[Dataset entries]
== Segment start ==

==> src/rtl/spi_master.sv <==
// SPI frame master: 2-bit command + 8-bit payload out on MOSI, with an optional 8-bit read-back after a configurable gap.
// Optional busy-start error pulse is enabled by defining SPI_MASTER_BUSY_ERR_EN.
module spi_master #(
  parameter int unsigned READ_GAP = 2,
  localparam int unsigned FRAME_W = 10,
  localparam int unsigned DATA_W  = 8,
  localparam int unsigned CNT_W   = 4
) (
  input  logic              clk,
  input  logic              rst_n,
  input  logic              start,
  input  logic [FRAME_W-1:0] din,
  input  logic              MISO,
  output logic              SS_n,
  output logic              MOSI,
  output logic              busy,
  output logic              done,
  output logic [DATA_W-1:0] dout,
  output logic              dout_valid
`ifdef SPI_MASTER_BUSY_ERR_EN
  ,
  output logic              err
`endif
);

  typedef enum logic [2:0] {
    IDLE = 3'd0,
    SEL  = 3'd1,
    SEND = 3'd2,
    GAP  = 3'd3,
    RECV = 3'd4,
    FIN  = 3'd5
  } state_t;

  localparam logic [CNT_W-1:0] SEND_LAST = CNT_W'(FRAME_W - 1);
  localparam logic [CNT_W-1:0] GAP_LAST  = CNT_W'(READ_GAP - 1);
  localparam logic [CNT_W-1:0] RECV_LAST = CNT_W'(DATA_W - 1);

  state_t              state, state_next;
  logic [CNT_W-1:0]    cnt, cnt_next;
  logic [FRAME_W-1:0]  frame, frame_next;
  logic [DATA_W-1:0]   rx, rx_next;
  logic                is_read, is_read_next;
  logic                ss_n_next, mosi_next, busy_next, done_next, dout_valid_next;
  logic [DATA_W-1:0]   dout_next;

  // State register
  always_ff @(posedge clk or negedge rst_n) begin
    if (!rst_n) begin
      state <= IDLE;
    end else begin
      state <= state_next;
    end
  end

  // Next-state logic; output values are computed for the cycle being entered so they can be registered
  always_comb begin
    state_next      = state;
    cnt_next        = cnt;
    frame_next      = frame;
    rx_next         = rx;
    is_read_next    = is_read;
    ss_n_next       = 1'b0;
    mosi_next       = 1'b0;
    busy_next       = 1'b1;
    done_next       = 1'b0;
    dout_valid_next = 1'b0;
    dout_next       = dout;

    case (state)
      IDLE: begin
        ss_n_next = 1'b1;
        busy_next = 1'b0;
        if (start) begin
          state_next   = SEL;
          frame_next   = din;
          is_read_next = (din[FRAME_W-1 -: 2] == 2'b11);
          cnt_next     = '0;
          ss_n_next    = 1'b0;
          busy_next    = 1'b1;
        end
      end

      SEL: begin
        state_next = SEND;
        cnt_next   = '0;
        mosi_next  = frame[FRAME_W-1];
        frame_next = {frame[FRAME_W-2:0], 1'b0};
      end

      SEND: begin
        if (cnt == SEND_LAST) begin
          cnt_next = '0;
          if (is_read) begin
            state_next = GAP;
          end else begin
            state_next = FIN;
            ss_n_next  = 1'b1;
            done_next  = 1'b1;
          end
        end else begin
          cnt_next   = cnt + CNT_W'(1);
          mosi_next  = frame[FRAME_W-1];
          frame_next = {frame[FRAME_W-2:0], 1'b0};
        end
      end

      GAP: begin
        if (cnt == GAP_LAST) begin
          cnt_next   = '0;
          state_next = RECV;
        end else begin
          cnt_next = cnt + CNT_W'(1);
        end
      end

      RECV: begin
        rx_next = {rx[DATA_W-2:0], MISO};
        if (cnt == RECV_LAST) begin
          cnt_next        = '0;
          state_next      = FIN;
          ss_n_next       = 1'b1;
          done_next       = 1'b1;
          dout_valid_next = 1'b1;
          dout_next       = {rx[DATA_W-2:0], MISO};
        end else begin
          cnt_next = cnt + CNT_W'(1);
        end
      end

      FIN: begin
        state_next = IDLE;
        ss_n_next  = 1'b1;
        busy_next  = 1'b0;
      end

      default: begin
        state_next = IDLE;
        ss_n_next  = 1'b1;
        busy_next  = 1'b0;
      end
    endcase
  end

  // Datapath and registered outputs; reset raises SS_n without waiting for a clock
  always_ff @(posedge clk or negedge rst_n) begin
    if (!rst_n) begin
      cnt        <= '0;
      frame      <= '0;
      rx         <= '0;
      is_read    <= 1'b0;
      SS_n       <= 1'b1;
      MOSI       <= 1'b0;
      busy       <= 1'b0;
      done       <= 1'b0;
      dout_valid <= 1'b0;
      dout       <= '0;
    end else begin
      cnt        <= cnt_next;
      frame      <= frame_next;
      rx         <= rx_next;
      is_read    <= is_read_next;
      SS_n       <= ss_n_next;
      MOSI       <= mosi_next;
      busy       <= busy_next;
      done       <= done_next;
      dout_valid <= dout_valid_next;
      dout       <= dout_next;
    end
  end

`ifdef SPI_MASTER_BUSY_ERR_EN
  // Flags a start request that arrives while a frame is in progress
  always_ff @(posedge clk or negedge rst_n) begin
    if (!rst_n) begin
      err <= 1'b0;
    end else begin
      err <= start && (state != IDLE);
    end
  end
`endif

endmodule

==> config.mk <==
export PLATFORM = sky130hd
export DESIGN_NAME = spi_master
export DESIGN_NICKNAME = d
export VERILOG_FILES = /design/src/rtl/spi_master.sv
export SDC_FILE = /design/constraint.sdc
export NUM_CORES = 1
export LEC_CHECK = 0
export ABC_AREA = 1
export CAP_MARGIN = 20
export CORE_MARGIN = 1.5
export CORE_UTILIZATION = 30
export DETAILED_ROUTE_END_ITERATION = 10
export PLACE_DENSITY = 0.47
export SYNTH_ARGS = -nofsm -noshare
export SYNTH_HDL_FRONTEND = slang
export SYNTH_SLANG_ARGS = --single-unit
==> constraint.sdc <==
create_clock -name clk -period 2.69 [get_ports clk]
set_clock_uncertainty 0.2 [all_clocks]
set_input_delay 0.538 -clock clk [delete_from_list [all_inputs] [get_ports clk]]
set_output_delay 0.538 -clock clk [all_outputs]
set_load 0.02 [all_outputs]
==> results of run 1 <==
-- per-stage QoR --
step                area, um2  setup WS [ps]  power (W)  instances
floorplan                1870           1230    0.00162        227
global placement         2170            605    0.00184        323
detailed placement       2170            605    0.00184        323
CTS                      2270            534    0.00232        331
global route             2270            509    0.00252        331
finish                   2270            557    0.00229        331
-- worst min-delay path by stage --
stage,to,cells past startpoint,from
finish,is_read,1,rst_n
global route,done,1,rst_n
CTS,done,1,rst_n
detailed placement,frame[4],2,frame[4]
global placement,frame[1],2,frame[1]
floorplan,MOSI,0,rst_n
-- cell usage after synthesis, drive strengths merged --
library cell  number  share of area (%)
a21boi             1               0.40
a21oi              2               0.54
buf                5                2.7
dfrtp             37                 50
dfstp              1                1.4
ha                 2                1.3
inv               26                5.2
nand2             92                 20
nand3             24                7.4
nand3b             1               0.40
nand4              1               0.33
nor2              17                4.6
o21ai             17                6.2
xor2               1               0.47
-- cell type report --
class                           count  share of cell area (%)
Clock buffer                        7                    3.36
Clock inverter                      1                    1.32
Inverter                           26                    4.29
Multi-Input combinational cell    158                    33.8
Sequential cell                    38                    41.9
Tap cell                           75                    4.13
Timing Repair Buffer               26                    11.2
-- routing by layer --
metal	wire, um	global-route usage, %
met5	0	0
met4	54	4.58
met3	178	3.78
met2	1500	19.1
met1	2010	17.1
-- cell families (layout without fill, tap and decap cells) --
group,after synthesis,in the layout
AO/OA/AOI/OAI,20,20
adder cells (fa/ha/maj),2,2
buffers and inverters,31,60
AND/OR/NAND/NOR,135,135
XOR/XNOR,1,1
flip-flops,38,38
-- state kept, by name, indices dropped and copies added, names as in the netlist --
register and count:
frame 10, dout 8, rx 7, cnt 4, state 3, MOSI 1, SS_n 1, busy 1
done 1, dout_valid 1, is_read 1
-- report_power, final --
group          leakage, nW  internal [W]  switching [W]
logic                0.640      0.000316       0.000606
clock network       0.0524      0.000277       0.000193
registers            0.490      0.000759       0.000135
total                 1.18       0.00135       0.000935
==> results.md, run 1 <==
- The run finished with clean final reports.
- Walking the worst path, the cells encountered are clkdlybuf4s50_1.
- The number of global-route vias before repair is ~1,400.
- The worst hold slack is 157 ps.
- The worst-skew pair later-pin latency is 280 ps.
- After floorplanning, the core was divided into 28 placement rows.
- Summing every instance area after synthesis gives ~1900 um2.
- The worst setup path is launched from a register.
- The cell sitting at the root of the clock tree is a sky130_fd_sc_hd__clkbuf_8.
- The final period utilization is 79.3%.
- The count of buffers from port buffering is 26.
- Synthesis inferred 38 register bits.
- The area fraction in compound gates after synthesis is 7.10%.
- The number of iterations in the first detailed-routing pass is 4.
- Once detail routing completed, the nets flagged for antenna violations numbered 0.
- The post-synthesis area per instance is 8.23 um2.
- The number of clock sinks is 38.
- In this run the worst hold path is classified as in -> async.
- The cell with the biggest individual delay on the critical path is sky130_fd_sc_hd__clkdlybuf4s50_1.
- The floorplan die width is 81.9 um.
- The tool flagged a number of max-cap violations equal to 0.
- The area growth from synthesis to layout is 21.7%.
- The detailed-route DRC error count is 0.
- The critical path starts at SS_n.
- The largest family of logic cells by synthesized area is simple AND/OR/NAND/NOR gates.
- The height of the chip is 81.9 um.
- Setup repair after global routing left no endpoint under its margin.
- The time the final worst path needs with I/O delays and setup is 2130 ps.
- Leaving out fill and tap cells, the most frequent cells in the layout are 88 x sky130_fd_sc_hd__nand2_1, 37 x sky130_fd_sc_hd__dfrtp_1, 25 x sky130_fd_sc_hd__clkdlybuf4s50_1.
- The fraction of synthesized cell area in xor and xnor cells is 0.469%.
- Summed over all cells, the static leakage comes to 1.18 nW.
- Setup violations remaining at the end of the flow were counted as 0.
- The endpoint identified for the worst register-to-register timing path is frame[8].
- The library cell used most frequently in the layout, excluding fill and tap cells, is sky130_fd_sc_hd__nand2_1.
- The clock passes through at most 2 buffers.
- The final layout contains ~270 nets.
- The number of buffers added to fix hold violations after cts is 0.
- The gate count after technology mapping is 227.
- The sum of routed wire length over all layers is 3750 um.
- The worst-case vdd ir drop is 0.436 mV.
- STA classifies the critical path endpoint as an output pin.
- TritonCTS built the clock tree.
- The initial utilization of the core area, before any placement, comes to 31.4%.
- The number of antenna cells inserted is 0.
- Dividing the detail-routed wire length by the instance count gives 11.3 um.
- Across the whole layout, storage elements account for 952 um2.
- The post-CTS setup buffer count is 0.
- The number of DRC violations after detailed-routing iteration 0 is 84.
- Adding up every negative setup slack in the final design gives 0 ps.
- The worst register-to-register path has a depth of 8.
- For the pin with the worst max-slew slack, the measured transition is 847 ps.
- The number of nets produced by synthesis is 243.
- After clock tree synthesis, the clock-pin slew on the worst setup and hold paths is 70 ps.
- The synthesized netlist contains 25 unique library cells.
- The area inside the core boundary is 5960 um2.
- The via count is 1,447.
- Entering global routing, the biggest net connects 39 pins.
- The startpoint identified for the worst register-to-register timing path is state[0].
- TritonCTS created 5 clock buffers.
- The buffers plus inverters on the worst setup path is 1.
- In this run the number of H-tree levels came out at 2.
- After filler insertion, the fill cell instance count of the layout stands at between 600 and 700.
- The category of cells accounting for the largest share of critical-path delay is buffers and inverters.
- The last element of the critical path is SS_n.
- In the final layout, the share of cells above drive strength 1 is 11.7%.
- The leftover overflow at the end of global routing is 0.
- The total global-route track usage is roughly an eighth.
- At the end of the flow the core is filled with cells to a little under two fifths.
- The worst pin sits at a relative slew slack of between 40% and 50%.
- The first-pass GRT wire length is 6490 um.
- The full die area is 6710 um2.
- The number of gates resized after CTS was 0.
- The number of warnings printed during yosys synthesis is 0.
- The depth of the critical timing path with buffers and inverters included is 1.
- STA puts the critical path data arrival time at 1400 ps.
- The initial antenna violation count came to 0.
- The proportion of synthesized area in mux cells is 0%.
- On the worst path, the slowest cell contributes a delay of 590 ps.
- The final max-slew violation count is 0.
- The area occupied by multi-input gates is 769 um2.
- The upper clock frequency limit is 469 MHz.
- The number of top-level design ports is 27.
- The share of the yosys chip area belonging to registers is 50.9%.
- Along the worst path, the maximum fanout reaches 1.
- The number of hold violations in the final report was 0.
- The global placement routability congestion is 0.773.
- The worst setup path is of the reg -> out kind.
- The slack of the worst reg-to-reg path is between 800 and 900 ps.
- Power spread over the standard cell area amounts to 1010 nW/um2.
- After detailed routing, the number of vias per cell comes to around 4.4.
- The data required time at the worst endpoint is just under 2000 ps.
- The fraction of the mapped netlist area in adder cells is between 1 and 1.5%.
- Detailed placement ended at an HPWL of 2660 um.
- Summing the areas of all and, or, nand and nor instances in the mapped netlist gives between 30% and 40% of the synthesized area.
(Power assumes the default switching activity.)
==> inputs of run 2 (changes only) <==
Clock period 2.69 ns to 2.2 ns, I/O delays scaled along.
==> results.md, run 2 (synthesized netlist as in run 1, its figures left out) <==
- The finished layout cell area is 2290 um2 (was 2270 um2).
- The number of flip-flops under the largest register name is 10 (unchanged).
- The worst path arrival time was 1400 ps (about the same).
- The clock period could shrink to 2040 ps.
- The total global-route track usage is 12.5% (was 12.7%).
- The buffers plus inverters on the worst setup path is 1 (unchanged).
- The category of cells accounting for the largest share of critical-path delay is buffers and inverters (unchanged).
- The final max-slew violation count came to 0 (unchanged).
- The count of max-cap constraint violations is 0 (unchanged).
- The detailed-route DRC error count is 0 (unchanged).
- The H-tree depth is 2 (unchanged).
- The count of nets left with antenna violations after detail routing is 0 (unchanged).
- The leftover overflow at the end of global routing is 0 (unchanged).
- The end of the worst register-to-register path was frame[8] (unchanged).
- The worst slew margin relative to its limit is 67.3% (was 43.6%).
- Top library cells by usage in the layout, fill and taps aside: 88 x sky130_fd_sc_hd__nand2_1, 37 x sky130_fd_sc_hd__dfrtp_1, 25 x sky130_fd_sc_hd__clkdlybuf4s50_1 (unchanged).
- The slew at the pin closest to its max-slew limit is 490 ps (was 847 ps).
- The detailed placer's ending HPWL came to 2700 um (was 2660 um).
- The kind of critical path is reg -> out (unchanged).
- Setup repair after global routing missed its margin: no (unchanged).
- The leakage component of the power is 1.19 nW (was 1.18 nW).
- The critical path capture point type was an output pin (unchanged).
- The start of the worst register-to-register path was state[0] (unchanged).
- The total power divided by cell area is 1200 nW/um2 (was 1010 nW/um2).
- After layout, the worst path uses roughly 93% of the clock period.
- The type of the worst min-delay path is in -> async (unchanged).
- The upper clock frequency limit is 491 MHz.
- The area growth from synthesis to layout is 22.3% (was 21.7%).
- The post-CTS setup buffer count is 0 (unchanged).
- The global placement routability congestion is 0.772 (was 0.773).
- The cell with the biggest individual delay on the critical path is sky130_fd_sc_hd__clkdlybuf4s50_1 (unchanged).
- The type of origin of the critical path is a register (unchanged).
- The total CTS buffers is 5 (unchanged).
- The cell area reported after detailed placement is 2190 um2 (was 2170 um2).
- The full die area is 6710 um2 (unchanged).
- The worst hold slack came to -15.3 ps (was 157 ps).
- The sum of routed wire length over all layers is 3740 um (was 3750 um).
- The pin count of the biggest net entering global routing came to 39 (unchanged).
- The worst-case vdd ir drop was 0.381 mV (was 0.436 mV).
- Outcome: complete, but fails checks (was complete, no violations).
- The leading cell type in the layout, fill and taps excluded is sky130_fd_sc_hd__nand2_1 (unchanged).
- The initial antenna violation count is 0 (unchanged).
- The fraction of final layout cells with drive strength greater than 1 is 13.5% (was 11.7%).
- The highest net fanout along the worst path was 1 (unchanged).
- The layout net count is 274 (was 271).
- The number of global-route vias before repair was 1,443 (was 1,417).
- The worst-skew pair later-pin latency is 280 ps (about the same).
- Cell breakdown of the critical path: clkdlybuf4s50_1 (unchanged).
- The number of iterations in the first detailed-routing pass came to 4 (unchanged).
- The mean routed wirelength per cell is 11.2 um (was 11.3 um).
- The row count was 28 (unchanged).
- The first-pass GRT wire length is 6460 um (was 6490 um).
- The number of hold violations in the final report is 5 (was 0).
- The count of buffers from port buffering is 26 (unchanged).
- The register with the highest flop count was frame (unchanged).
- The height of the chip was 81.9 um (unchanged).
- The number of buffers added to fix hold violations after cts is 0 (unchanged).
- Biggest registers after layout: frame x10, dout x8, rx x7 (unchanged).
- The slack of the worst reg-to-reg path is 520 ps (was 850 ps).
- The clock tree from TritonCTS is done (unchanged).
- The area inside the core boundary is 5960 um2 (unchanged).
- The number of DRC violations after detailed-routing iteration 0 is 65 (was 84).
- The final number of setup-violating endpoints is 0 (unchanged).
- The number of clock sinks is 38 (unchanged).
- The aggregate negative setup slack is 0 ps (unchanged).
- The floorplan die width is 81.9 um (unchanged).
- The quantity of gates resized following cts is 0 (unchanged).
- The number of buffers on the longest clock path is 2 (unchanged).
- The data required time at the worst endpoint is 1560 ps (was 1950 ps).
- The number of antenna cells inserted is 0 (unchanged).
- The clock input transition at the sequential cells of the worst setup and hold paths is 80 ps (was 70 ps).
- The initial core utilization came to 31.4% (unchanged).
- The CTS root buffer is sky130_fd_sc_hd__clkbuf_8 (unchanged).
- The count of cells along the worst register-to-register path is 8 (unchanged).
- The delay of the slowest cell on the worst path is 600 ps (was 590 ps).
- The via count is 1,485 (was 1,447).
- The number of top-level design ports was 27 (unchanged).
- The final reports fail on hold timing.
- The detailed-route vias per instance came to 4.45 (was 4.37).
==> run 2: where the power goes <==
group / internal [W] / switching [W]
registers: 0.000927 / 0.000163
logic: 0.000414 / 0.000739
clock network: 0.000252 / 0.000249
total: 0.00159 / 0.00115
==> run 2: cell type report <==
type / count / area, um2
Sequential cell: 38 / 952
Multi-Input combinational cell: 158 / 769
Timing Repair Buffer: 29 / 278
Clock inverter: 2 / 12.5
Tap cell: 75 / 93.8
Clock buffer: 6 / 82.6
Inverter: 26 / 97.6
Fill cell: 629 / 3670
==> run 2: through the flow <==
stage	hold WS, ps	std cells	setup WS [ps]	util (%)	total power (W)
floorplan	-55.6	227	741	-	0.00198
global placement	258	326	283	36.8	0.00228
detailed placement	260	326	274	36.8	0.00228
CTS	17.2	334	140	38.4	0.00280
global route	49.3	334	119	38.4	0.00303
finish	-15.3	334	162	38.4	0.00274
==> run 2: per-layer routing <==
layer	wire, um	vias up	track usage (%)	share of wire [%]
met4	15	0	3.56	0.40
li1	-	772	-	-
met3	182	2	3.56	4.9
met5	0	-	0	0
met2	1630	24	20.1	44
met1	1910	687	16.2	51
==> run 2: how the worst max path moves through the flow <==
stage	from	endpoint	slack [ps]	depth (start not counted)
5_1_grt	SS_n	SS_n	120	1
6_report	SS_n	SS_n	160	1
3_5_place_dp	start	frame[5]	270	8
3_3_place_gp	start	frame[5]	280	8
2_1_floorplan	cnt[1]	frame[1]	740	8
4_1_cts	SS_n	SS_n	140	1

== Segment end ==

TASK GOAL
What is needed is the number of lines in these entries that include the word "netlist"; please give it alone.

ANSWER SECTION
5